## src/rtl/pwm_multicanal.sv

```systemverilog
// pwm_multicanal: multi-channel PWM generator sharing one period counter.
// A programmable prescaler sets the step rate. Edge- and center-aligned modes are supported.
// Duty values are double-buffered and take effect only at a period start.
module pwm_multicanal #(
    parameter int N_CANALES   = 4,
    parameter int ANCHO       = 4,
    parameter int ANCHO_PRESC = 8
) (
    input  logic                         clk,
    input  logic                         rst,
    input  logic                         habilitar,
    input  logic                         modo,
    input  logic [ANCHO_PRESC-1:0]       divisor,
    input  logic [N_CANALES*ANCHO-1:0]   ciclo_trabajo,
    input  logic                         cargar,
    output logic [N_CANALES-1:0]         salidaPWM,
    output logic                         inicio_periodo,
    output logic                         pendiente
);

    logic [ANCHO_PRESC-1:0]             presc;
    logic [ANCHO:0]                     contador;
    logic [ANCHO:0]                     contador_sig;
    logic [N_CANALES-1:0][ANCHO-1:0]    activo;
    logic [N_CANALES-1:0][ANCHO-1:0]    sombra;
    logic [N_CANALES-1:0][ANCHO-1:0]    activo_sig;
    logic [ANCHO-1:0]                   cmp_sig;
    logic [N_CANALES-1:0]               pwm_sig;
    logic                               modo_activo;
    logic                               corriendo;
    logic                               tick;
    logic                               fin_periodo;
    logic                               inicio;
    logic                               avanza;

    // Next counter value, period-start detection and next PWM levels
    always_comb begin
        tick         = (presc >= divisor);
        fin_periodo  = modo_activo ? (&contador) : (&contador[ANCHO-1:0]);
        contador_sig = contador;
        inicio       = 1'b0;
        avanza       = 1'b0;
        // The first enabled clock after idle or reset counts as a period start
        if (!corriendo) begin
            contador_sig = '0;
            inicio       = 1'b1;
            avanza       = 1'b1;
        end else if (tick) begin
            contador_sig = fin_periodo ? '0 : contador + 1'b1;
            inicio       = fin_periodo;
            avanza       = 1'b1;
        end
        activo_sig = (inicio && pendiente) ? sombra : activo;
        cmp_sig    = (modo_activo && contador_sig[ANCHO]) ? ~contador_sig[ANCHO-1:0]
                                                           : contador_sig[ANCHO-1:0];
        for (int unsigned i = 0; i < N_CANALES; i++) begin
            pwm_sig[i] = (cmp_sig < activo_sig[i]);
        end
    end

    // Prescaler, period counter, double buffer and registered outputs
    always_ff @(posedge clk) begin
        if (rst) begin
            presc          <= '0;
            contador       <= '0;
            activo         <= '0;
            sombra         <= '0;
            modo_activo    <= 1'b0;
            corriendo      <= 1'b0;
            salidaPWM      <= '0;
            inicio_periodo <= 1'b0;
            pendiente      <= 1'b0;
        end else begin
            if (!habilitar) begin
                presc          <= '0;
                contador       <= '0;
                corriendo      <= 1'b0;
                salidaPWM      <= '0;
                inicio_periodo <= 1'b0;
            end else begin
                corriendo      <= 1'b1;
                presc          <= avanza ? '0 : presc + 1'b1;
                contador       <= contador_sig;
                inicio_periodo <= inicio;
                if (avanza) begin
                    salidaPWM <= pwm_sig;
                end
                if (inicio) begin
                    activo      <= activo_sig;
                    modo_activo <= modo;
                end
            end
            // A load coinciding with a period start refills the shadow after the old one is applied
            if (cargar) begin
                sombra    <= ciclo_trabajo;
                pendiente <= 1'b1;
            end else if (habilitar && inicio && pendiente) begin
                pendiente <= 1'b0;
            end
        end
    end

endmodule

```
***
# Task goal
Which lines of the material contain "else"? List them.

# Answer for this exercise
        end else if (tick) begin
        end else begin
            end else begin
            end else if (habilitar && inicio && pendiente) begin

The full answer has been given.